Subjects received a median islet number of 399,178 EIN (range 253,924 EIN to 858,856 EIN) per infusion. Subjects received a median islet dose of 6,570 EIN/kg (range 4,186 EIN/kg to 13,633 EIN/kg) per infusion. Thirty subjects participated in the combined Study 1 and Study 2, with 11 subjects receiving one infusion, 12 subjects receiving two infusions, and 7 subjects receiving three infusions. Of the 19 subjects who received a second infusion, 6 were insulin-independent at the time of their second infusion. Of the 11 subjects who did not receive a second infusion, 4 were insulin-independent, 3 did not have a donor, and 4 were intolerant to immunosuppression or withdrew from the study within 6 months. All 7 subjects who received a third infusion were insulin-dependent. One subject was not able to get a third infusion because of infection. No subject was unable to receive a third infusion because of lack of a donor or intolerance to immunosuppression.
Concomitant study medications were provided as described in Table 3:
Medication | Study 1 (N=10) | Study 2 (N=20) |
---|---|---|
Anakinra; n (%) | 1 (10%) | 0 (0%) |
Daclizumab; n (%) | 10 (100%) | 5 (24%) |
Basiliximab; n (%) | 5 (10%) | 19 (95%) |
Mycophenolate mofetil; n (%) | 6 (60%) | 5 (24%) |
Etanercept; n (%) | 6 (60%) | 20 (100%) |
Everolimus; n (%) | 1 (10%) | 2 (10%) |
Sirolimus; n (%) | 10 (100%) | 20 (100%) |
Tacrolimus; n (%) | 10 (100%) | 20 (100%) |
Cyclosporine; n (%) | 1 (10%) | 3 (15%) |
Anti-thymocyte immunoglobulin; n (%) | 1 (10%) | 4 (20%) |
A glucagon-like peptide-1 (GLP-1) agonist (e.g., exenatide 5 mcg subcutaneously within 60 minutes before infusion), was administered and was supposed to be continued (5 mcg BID), for up to 6 months after transplant. Exenatide was not given to the first 4 subjects in Study 1, and 11 of the remaining 26 subjects used exenatide less than the per protocol 6-months post-transplant because of adverse reactions.

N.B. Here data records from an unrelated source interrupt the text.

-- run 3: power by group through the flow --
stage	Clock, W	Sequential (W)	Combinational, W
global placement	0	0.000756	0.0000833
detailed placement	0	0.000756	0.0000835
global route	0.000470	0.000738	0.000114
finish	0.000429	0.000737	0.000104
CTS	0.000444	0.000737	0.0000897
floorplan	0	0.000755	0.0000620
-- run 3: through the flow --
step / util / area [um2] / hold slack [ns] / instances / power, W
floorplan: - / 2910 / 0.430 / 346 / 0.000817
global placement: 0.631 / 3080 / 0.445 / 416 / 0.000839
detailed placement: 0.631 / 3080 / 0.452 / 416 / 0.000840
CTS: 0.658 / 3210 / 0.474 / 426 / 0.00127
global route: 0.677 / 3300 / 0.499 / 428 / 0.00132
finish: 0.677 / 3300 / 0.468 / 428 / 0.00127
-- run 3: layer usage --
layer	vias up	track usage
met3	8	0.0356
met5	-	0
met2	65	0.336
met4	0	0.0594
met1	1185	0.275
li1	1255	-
$ cat config.mk
export PLATFORM = sky130hd
export DESIGN_NAME = sha256_msg_feeder
export DESIGN_NICKNAME = d
export VERILOG_FILES = /design/src/rtl/sha256_msg_feeder.sv
export SDC_FILE = /design/constraint.sdc
export NUM_CORES = 2
export LEC_CHECK = 0
export BUFFER_PORTS_ARGS = -buffer_cell sky130_fd_sc_hd__buf_2
export CAP_MARGIN = 15
export CORE_AREA = 2 2 406 408
export CTS_BUF_LIST = sky130_fd_sc_hd__clkbuf_8 sky130_fd_sc_hd__clkbuf_16
export DETAILED_ROUTE_END_ITERATION = 10
export DIE_AREA = 0 0 408 410
export SLEW_MARGIN = 20
export SYNTH_ARGS = -nofsm -noshare
export SYNTH_HDL_FRONTEND = slang
export SYNTH_SLANG_ARGS = --single-unit
$ cat constraint.sdc
create_clock -name clock -period 2.95 [get_ports clock]
set_input_delay 0.59 -clock clock [delete_from_list [all_inputs] [get_ports clock]]
set_output_delay 0.59 -clock clock [all_outputs]
set_load 0.01 [all_outputs]
$ cat src/rtl/sha256_msg_feeder.sv
// SHA-256 message front-end: pads a byte stream into 512-bit blocks and sequences the core.
// Optional length saturation/error flag enabled by defining SHA256_FEED_LEN_CHECK_EN.
module sha256_msg_feeder #(
  parameter int unsigned MAX_BYTES_W = 32
) (
  input  logic         clock,
  input  logic         reset,
  input  logic         in_valid,
  output logic         in_ready,
  input  logic [7:0]   in_data,
  input  logic         in_last,
  output logic         core_reset_n,
  output logic         core_start,
  output logic [511:0] core_block,
  input  logic         core_finish,
  input  logic [255:0] core_digest,
  output logic [255:0] digest,
  output logic         digest_valid
`ifdef SHA256_FEED_LEN_CHECK_EN
  ,
  output logic         len_err
`endif
);

  typedef enum logic [2:0] {StClear, StFill, StPad, StIssue, StWait, StDone} state_e;

  state_e                 state_q, state_d;
  logic [511:0]           block_q, block_d;
  logic [6:0]             off_q, off_d;
  logic [MAX_BYTES_W-1:0] cnt_q, cnt_d;
  logic                   need_marker_q, need_marker_d;
  logic                   need_len_q, need_len_d;
  logic                   final_q, final_d;
  logic                   in_ready_q, core_start_q, core_reset_n_q;
  logic [255:0]           digest_q, digest_d;
  logic                   digest_valid_q, digest_valid_d;
`ifdef SHA256_FEED_LEN_CHECK_EN
  logic                   len_err_q, len_err_d;
`endif

  logic [8:0]  byte_base;
  logic [6:0]  pad_off;
  logic [63:0] bit_len;

  // Byte k of the block sits at bits [8*(63-k) +: 8]; 63-k equals ~k for 6-bit k.
  assign byte_base = {~off_q[5:0], 3'b000};
  assign bit_len   = 64'(cnt_q) << 3;

  always_comb begin
    state_d        = state_q;
    block_d        = block_q;
    off_d          = off_q;
    cnt_d          = cnt_q;
    need_marker_d  = need_marker_q;
    need_len_d     = need_len_q;
    final_d        = final_q;
    digest_d       = digest_q;
    digest_valid_d = 1'b0;
    pad_off        = off_q;
`ifdef SHA256_FEED_LEN_CHECK_EN
    len_err_d      = len_err_q;
`endif

    unique case (state_q)
      StClear: begin
        block_d       = '0;
        off_d         = '0;
        cnt_d         = '0;
        need_marker_d = 1'b0;
        need_len_d    = 1'b0;
        final_d       = 1'b0;
`ifdef SHA256_FEED_LEN_CHECK_EN
        len_err_d     = 1'b0;
`endif
        state_d       = StFill;
      end
      StFill: begin
        if (in_valid && in_ready_q) begin
          block_d[byte_base +: 8] = in_data;
          off_d = off_q + 7'd1;
`ifdef SHA256_FEED_LEN_CHECK_EN
          if (cnt_q == {MAX_BYTES_W{1'b1}}) begin
            len_err_d = 1'b1;
          end else begin
            cnt_d = cnt_q + MAX_BYTES_W'(1);
          end
`else
          cnt_d = cnt_q + MAX_BYTES_W'(1);
`endif
          if (in_last) begin
            need_marker_d = 1'b1;
            need_len_d    = 1'b1;
            state_d       = (off_d < 7'd64) ? StPad : StIssue;
          end else if (off_d == 7'd64) begin
            state_d = StIssue;
          end
        end
      end
      StPad: begin
        if (need_marker_q) begin
          block_d[byte_base +: 8] = 8'h80;
          pad_off       = off_q + 7'd1;
          need_marker_d = 1'b0;
        end
        off_d = pad_off;
        // The length only fits if the marker left the last 8 bytes free.
        if (need_len_q && (pad_off <= 7'd56)) begin
          block_d[63:0] = bit_len;
          need_len_d    = 1'b0;
          final_d       = 1'b1;
        end
        state_d = StIssue;
      end
      StIssue: begin
        state_d = StWait;
      end
      StWait: begin
        if (core_finish) begin
          if (final_q) begin
            digest_d       = core_digest;
            digest_valid_d = 1'b1;
            state_d        = StDone;
          end else begin
            block_d = '0;
            off_d   = '0;
            state_d = (need_marker_q || need_len_q) ? StPad : StFill;
          end
        end
      end
      StDone: begin
        state_d = StClear;
      end
      default: begin
        state_d = StClear;
      end
    endcase
  end

  always_ff @(posedge clock) begin
    if (!reset) begin
      state_q        <= StClear;
      block_q        <= '0;
      off_q          <= '0;
      cnt_q          <= '0;
      need_marker_q  <= 1'b0;
      need_len_q     <= 1'b0;
      final_q        <= 1'b0;
      in_ready_q     <= 1'b0;
      core_start_q   <= 1'b0;
      core_reset_n_q <= 1'b0;
      digest_q       <= '0;
      digest_valid_q <= 1'b0;
`ifdef SHA256_FEED_LEN_CHECK_EN
      len_err_q      <= 1'b0;
`endif
    end else begin
      state_q        <= state_d;
      block_q        <= block_d;
      off_q          <= off_d;
      cnt_q          <= cnt_d;
      need_marker_q  <= need_marker_d;
      need_len_q     <= need_len_d;
      final_q        <= final_d;
      // Handshake outputs are registered from the upcoming state.
      in_ready_q     <= (state_d == StFill);
      core_start_q   <= (state_d == StIssue);
      core_reset_n_q <= (state_d != StClear);
      digest_q       <= digest_d;
      digest_valid_q <= digest_valid_d;
`ifdef SHA256_FEED_LEN_CHECK_EN
      len_err_q      <= len_err_d;
`endif
    end
  end

  assign in_ready     = in_ready_q;
  assign core_start   = core_start_q;
  assign core_reset_n = core_reset_n_q;
  assign core_block   = block_q;
  assign digest       = digest_q;
  assign digest_valid = digest_valid_q;
`ifdef SHA256_FEED_LEN_CHECK_EN
  assign len_err      = len_err_q;
`endif

endmodule

---- Word-level counts from Yosys, hierarchy flattened ----
Cells that the tools add are included.
word-level totals
  bits in registers ....................... 817
  input port bits ......................... 269
operators by class
  add/subtract/negate cells ............... 3
  magnitude comparators ................... 2
  equal/unequal tests ..................... 14
  shifts and indexed selects .............. 3
  muxes and demuxes ....................... 32
  bitwise logic cells ..................... 1
  reductions and logical operators ........ 20
operators with widths
  cell                                                                              count
  512-bit 2-to-1 mux                                                                4
  512-bit case mux with 4 select lines                                              1
  512-bit bitwise mux                                                               2
  8-bit by 11-bit variable shift with 512-bit output, first input constant          1
  8-bit by 11-bit indexed part select with 512-bit output                           1
  8-bit by 11-bit indexed part select with 512-bit output, first input constant     1
  64-bit 2-to-1 mux                                                                 1
  32-bit case mux with 2 select lines                                               1
  7-bit 2-to-1 mux                                                                  5
  32-bit by 1-bit adder with 32-bit output, second input constant                   1
  32-bit 2-to-1 mux                                                                 1
  7-bit case mux with 4 select lines                                                1
  3-bit 2-to-1 mux                                                                  5
  3-bit case mux with 5 select lines                                                1
  2-bit inequality test, second input constant                                      6
  9-bit negator with 11-bit output                                                  1
  5-bit AND reduction                                                               2
  3-bit by 2-bit == test with 1-bit output, second input constant                   3
  3-bit AND reduction                                                               3
  4-bit AND reduction                                                               2
  7-bit by 1-bit adder with 7-bit output, second input constant                     1
  7-bit == test, second input constant                                              1
  7-bit by 6-bit less-or-equal comparator with 1-bit output, second input constant  1
  7-bit less-than comparator, second input constant                                 1
  16 further kinds                                                                  28

---- Logic depth before layout (Yosys ltp) ----
  depth in word-level cells ............... 7
  gate-level depth with buffers ........... 11
  gate-level depth less buffers ........... 8

---- Least setup slack after synthesis ----
Ideal clock, no wire load.
  path type ............................... reg-to-reg
  start ................................... register off_q[0]
  end ..................................... register block_q[197], in the netlist core_block[197]
  library setup time ...................... 0.128 ns
  data arrival time ....................... 2.325 ns
  required time ........................... 2.822 ns
  setup slack ............................. 0.497 ns
  cell stages (with the launch flop) ...... 12
  buffers on the path ..................... 4
  period minus slack after synthesis ...... 2.453 ns
  cell sequence ........................... dfxtp_1 -> ha_1 -> buf_2 -> buf_2 -> nand3_1 -> mux2i_1 -> a31o_2 -> buf_2 -> buf_4 -> nor2_2 -> mux2i_1 -> nor2_1
between the ends
  word-level cells in the longest chain between the ends .. 6
  elaborated cells on any way between the ends .. 10
  classes of those cells .................. add/sub (1); shift (3); mux (5); bitwise (1)
ends and longest elaborated chain
  item                                                                             RTL line  source
  start: declaration                                                               29        logic [6:0] off_q, off_d;
  start signal: assignment                                                         143       off_q <= '0;
  start signal: assignment                                                         159       off_q <= off_d;
  6-bit inverter *                                                                 46        assign byte_base = {~off_q[5:0], 3'b000};
  9-bit negator with 11-bit output *                                               79, 101
  8-bit by 11-bit indexed part select with 512-bit output (tied with other cells)  101       block_d[byte_base +: 8] = 8'h80;
  512-bit bitwise mux, on equally long branches                                    101, 79
  512-bit 2-to-1 mux, on equally long branches                                     100, 78
  512-bit case mux with 4 select lines *                                           64        unique case (state_q)
  end signal: assignment                                                           158       block_q <= block_d;
  end: declaration                                                                 28        logic [511:0] block_q, block_d;
Every way passes the cells marked *; elsewhere a longest branch is shown, timed or not. The select of a mux whose other input is x is not followed.
A chain may end at the register's enable or synchronous reset.

---- Final worst setup path ----
  start ................................... register off_q[0]
  end ..................................... register block_q[317], in the netlist core_block[317]
Same word-level chain as after synthesis.

==> out/summary.txt <==
total routing usage reported by global routing - 20.9%
cell area after synthesis - 32,100 um2
worst rel slew slack - 36.6%
area growth from synthesis to final layout - 37.9%
maximum root-to-sink buffer count - 3
distinct cell type count after synthesis - 80
Hold WC Path Type - in -> reg
weighted congestion reported at the end of routability-driven placement - 0.895
clock skew after layout - 0.0328 ns
crit path max fanout - 9
result of the run - complete, no violations
largest net degree at the start of global routing - 93
detailed-route wire length - 182,000 um
source-to-sink clock delay at the later pin of the worst-skew pair - 0.72 ns
pwr/cell area - 574 nW/um2
length of the first detailed-routing pass in iterations - 5
sequential cell area - 16,400 um2
wire length of the first global-routing pass - 248,000 um
number of enable-type register cells in the synthesized netlist - 0
placement row count - 149
number of register bits inferred by synthesis - 817
initial drt markers - 2,466
cell with the most instances after synthesis - nand2_1
CTS HTree Levels - 3
depth of the most critical reg-to-reg path - 9
Hold Path Stages - 3
root buffer cell - clkbuf_16
nature of the critical path endpoint - register
type of origin of the critical path - register
r2r setup slk - 0.14 ns
leading register cell type out of synthesis - dfxtp_1
synthesized netlist net count - 4,045
RSZ-0062 raised after global routing - no
floorplan core area - 163,000 um2
Clk network pwr share - 49.7%
hold worst-path end - digest[105]
number of global-route vias before repair - 30,700
Mapped Cells - 3,774
power share of the combinational group - 6.8%
Sink Count - 817
number of vias after detailed routing - 32,300
Final period util - 95.4%
transition time of the tightest slew-check pin - 0.950 ns
clock tree from TritonCTS - done
Remaining Overflow, GRT - 0
layout cell share with drive strength beyond 1 - 30.7%
Reg power frac - 43.5%
origin of the worst setup path - off_q[0]
worst IR drop on VDD - 408 uV
internal portion of total power - 19.0 mW
Vias per Instance - 4.55
TritonCTS Buffers - 96
critical path start-end classification - reg -> reg
Top-Level Pins - 1,041
post-detailed-route wirelength per cell - 25.6 um
number of warning messages in the yosys log - 0
overall die height - 410 um
worst r2r dst - core_block[317]
Hold Fails Final Rpt - 0
number of nets in the final layout - 5,095
Critical Path RT - 3.56 ns
full die area - 167,000 um2
Final Core Density - 27.1%
Antenna Violating Nets Remaining - 0
Reg clk slew, reported paths - 0.06 ns
initial cell density of the core - 19.7%
switching part of the total - 25.2%
overall die width - 408 um
area share of the leading cell type in the synthesized netlist - 50.9%
most area-hungry cell type in the Yosys netlist - dfxtp_1
Worst Hold Margin - 0.115 ns
cells taking the most area after synthesis - dfxtp_1 (51%), nand2_1 (9.8%), a21boi_0 (7.5%)
DP HPWL - 142,000 um
Remaining DRCs - 0
arrival time at the worst endpoint - 3.42 ns
fin crit period - 2.81 ns
proportion of synthesized chip area in sequential cells - 50.9%
total setup buffers inserted after CTS - 0
static power due to leakage - 18.2 nW
Final Setup Violations - 0
share of synthesized registers carrying an async set or reset - 0%
count of buffers inserted at the top-level ports - 1,040
most frequent cells after synthesis - nand2_1 (840), dfxtp_1 (817), nor2_1 (340)
FMAX - 355 MHz
max-slew violation count - 0
net load switching power - 6.42 mW
antenna violations before repair - 71
setup total negative slack - 0 ns
average instance area after synthesis - 8.52 um2
number of maximum-capacitance violations - 0
Fillers - 17,800
area taken by multi-input logic gates - 14,800 um2
worst hold path startpoint - core_digest[105]
worst reg2reg path startpoint - off_q[0]
registers in the layout, indices dropped and copies added, names as in the netlist:
| name | flops |
|---|---|
| core_block | 512 |
| digest | 256 |
| cnt_q | 32 |
| off_q | 7 |
| state_q | 3 |
| core_reset_n | 1 |
| core_start | 1 |
| digest_valid | 1 |
| final_q | 1 |
| in_ready | 1 |
| need_len_q | 1 |
| need_marker_q | 1 |
worst max-delay path by stage:
stage                           end  slack, ns
floorplan           core_block[197]       0.50
global route         core_block[27]       0.01
global placement    core_block[419]      -0.44
detailed placement  core_block[152]       0.01
CTS                 core_block[339]       0.03
finish              core_block[317]       0.14
cells in the final DEF, fill, tap and decap left out, drive strengths merged, types with 4 or more instances in the layout:
cell type and n:
buf 1232, nand2 842, dfxtp 817, nor2 368, a21boi 325, a21oi 228
o21ai 185, mux2i 134, nand3 126, clkbuf 119, and3 61, o21a 55
nor3 50, inv 45, nor2b 36, a22oi 29, a32oi 26, diode 23
o22ai 19, o2bb2ai 17, o221a 17, xor2 16, or3 14, nand4 12
clkinv 12, xnor2 12, and2 11, bufinv 10, or2 10, nand2b 7
clkinvlp 6, o211ai 6, nor4 5, a21o 4, a211oi 4
per-layer routing:
metal  vias up  share of wire (%)  GRT usage (%)  routed length, um
met1     15600                 38           23.5              68500
met2      1394                 49           36.5              90000
met3       342                8.7           6.30              15800
met4        42                4.2           8.77               7730
li1      14900                  -              -                  -
met5         -               0.14              0                258
area by class of cell:
cell class              instances  share of cell area, %
diodes                         23                  0.130
clock buffers                 119                   6.21
clock inverters                50                   1.23
inverters                      23                  0.195
multi-input cells            2654                   33.3
flip-flops and latches        817                   36.9
well taps                    2189                   6.18
repair buffers               1232                   15.9
through the flow:
step	std cells	cell area, um2	power (mW)	setup WS, ns
3_3_place_gp	6913	40900	13.0	-0.441
2_1_floorplan	3774	32100	12.1	0.497
5_1_grt	7091	44300	26.3	0.0118
3_5_place_dp	6914	40900	13.0	0.0135
6_report	7107	44300	25.5	0.137
4_1_cts	7083	44200	25.8	0.0262
power by group through the flow:
stage                     logic [mW]  clock network [mW]  registers [mW]
after detailed placement        1.71                   0            11.3
after floorplan                0.776                   0            11.3
after CTS                       1.72                13.0            11.1
after global placement          1.70                   0            11.3
after global routing            1.83                13.4            11.1
final                           1.72                12.7            11.1
critical path, stage by stage (launching register included):
cell and delay (ns):
dfxtp_1 0.32, ha_1 0.23, buf_4 0.15, xor2_2 0.15
buf_4 0.16, nor3_1 0.53, buf_4 0.28, nand2_1 0.35
and3_1 0.34, o21a_1 0.17
cell families (layout without fill, tap and decap cells):
logic type	after synthesis	in the layout	share of synthesized area (%)
AO/OA/AOI/OAI	937	937	19.5
XOR/XNOR	28	28	0.810
adder cells (fa/ha/maj)	2	2	0.0779
buffers and inverters	304	1424	3.85
flip-flops	817	817	50.9
multiplexers	134	134	4.17
other	0	23	0
AND/OR/NAND/NOR	1552	1553	20.7
repair_timing:
item | in CTS | in global routing
setup endpoints to repair | 8 | 57
resized for setup | 1 | 6
cloned | 0 | 1
hold buffers | 0 | 0
Note: power is estimated with default switching activity, not from simulation.
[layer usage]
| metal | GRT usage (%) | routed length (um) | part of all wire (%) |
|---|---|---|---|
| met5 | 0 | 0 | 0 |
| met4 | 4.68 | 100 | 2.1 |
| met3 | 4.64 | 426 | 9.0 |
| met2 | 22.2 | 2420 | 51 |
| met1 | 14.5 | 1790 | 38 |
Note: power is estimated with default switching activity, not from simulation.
`src/rtl/pmp_mem_guard_pkg.sv`:
```
// Shared types for the PMP memory guard: core/bus port structs and the guard state encoding.
package pmp_mem_guard_pkg;

   typedef struct packed {
      logic        mem_valid;
      logic        mem_instr;
      logic [1:0]  mem_mode;
      logic [31:0] mem_addr;
      logic [31:0] mem_wdata;
      logic [3:0]  mem_wstrb;
   } mem_in_type;

   typedef struct packed {
      logic [31:0] mem_rdata;
      logic        mem_error;
      logic        mem_ready;
   } mem_out_type;

   typedef enum logic [2:0] {
      IDLE,
      ISSUE,
      WAIT,
      FAULT,
      DRAIN
   } guard_state_e;

   localparam mem_out_type FaultResp = '{mem_rdata: 32'd0, mem_error: 1'b1, mem_ready: 1'b1};

endpackage

```
`src/rtl/pmp_mem_guard_buffer.sv`:
```
// One-entry holding register for a request (plus its PMP fault bit) that arrives while the guard is busy.
module pmp_mem_guard_buffer
   import pmp_mem_guard_pkg::*;
(
   input  logic       clock,
   input  logic       reset,
   input  logic       push,
   input  logic       pop,
   input  logic       clear,
   input  mem_in_type push_req,
   input  logic       push_err,
   output logic       pend_valid,
   output mem_in_type pend_req,
   output logic       pend_err,
   output logic       overflow
);

   // A push into an occupied entry is dropped and recorded in the sticky overflow flag.
   always_ff @(posedge clock or negedge reset) begin
      if (!reset) begin
         pend_valid <= 1'b0;
         pend_req   <= '0;
         pend_err   <= 1'b0;
         overflow   <= 1'b0;
      end else begin
         if (push && pend_valid) begin
            overflow <= 1'b1;
         end
         if (clear || pop) begin
            pend_valid <= 1'b0;
         end else if (push && !pend_valid) begin
            pend_valid <= 1'b1;
            pend_req   <= push_req;
            pend_err   <= push_err;
         end
      end
   end

endmodule

```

Because of the variability of exenatide use in the clinical studies, there are insufficient data to support exenatide use in patients receiving LANTIDRA.
Insulin independence, defined as not requiring exogenous insulin to achieve adequate glycemic control, was also determined. Results are summarized in Table 4.
Total Duration Insulin Independent (years) | N | Mean | Std Dev | Min | Max |
---|---|---|---|---|---|
Study 1 | 10 | 5.1 | 4.2 | 0.2 | 12.8 |
Study 2 | 20 | 3.2 | 3.1 | 0 | 9.9 |
Five subjects had no days of insulin independence. For the 25 subjects who achieved insulin independence, 4 subjects (13.3%) were insulin independent for less than one year, 12 subjects (36.7%) for 1 to 5 years, and 9 subjects (33.3%) for greater than 5 years. Figure 1 shows the entire experience of the individual subjects.
This figure shows the total duration of follow-up for each subject. The period of insulin dependence (use) is denoted in black and the period of insulin independence in white. Time zero (0) is the time of the first infusion. The arrows denote the time of second and third infusions.
16. How is Lantidra supplied
LANTIDRA (NDC 73539-001-01) is supplied as purified allogeneic islets of Langerhans suspended in buffered transplant medium containing sodium chloride, dextrose, minerals, amino acids, vitamins, and other compounds supplemented with HEPES (2-[4-(2-hydroxyethyl)piperazin-1-yl] ethanesulfonic acid; 10 mM final concentration) and human serum albumin (0.5% final concentration)). [Description (11)].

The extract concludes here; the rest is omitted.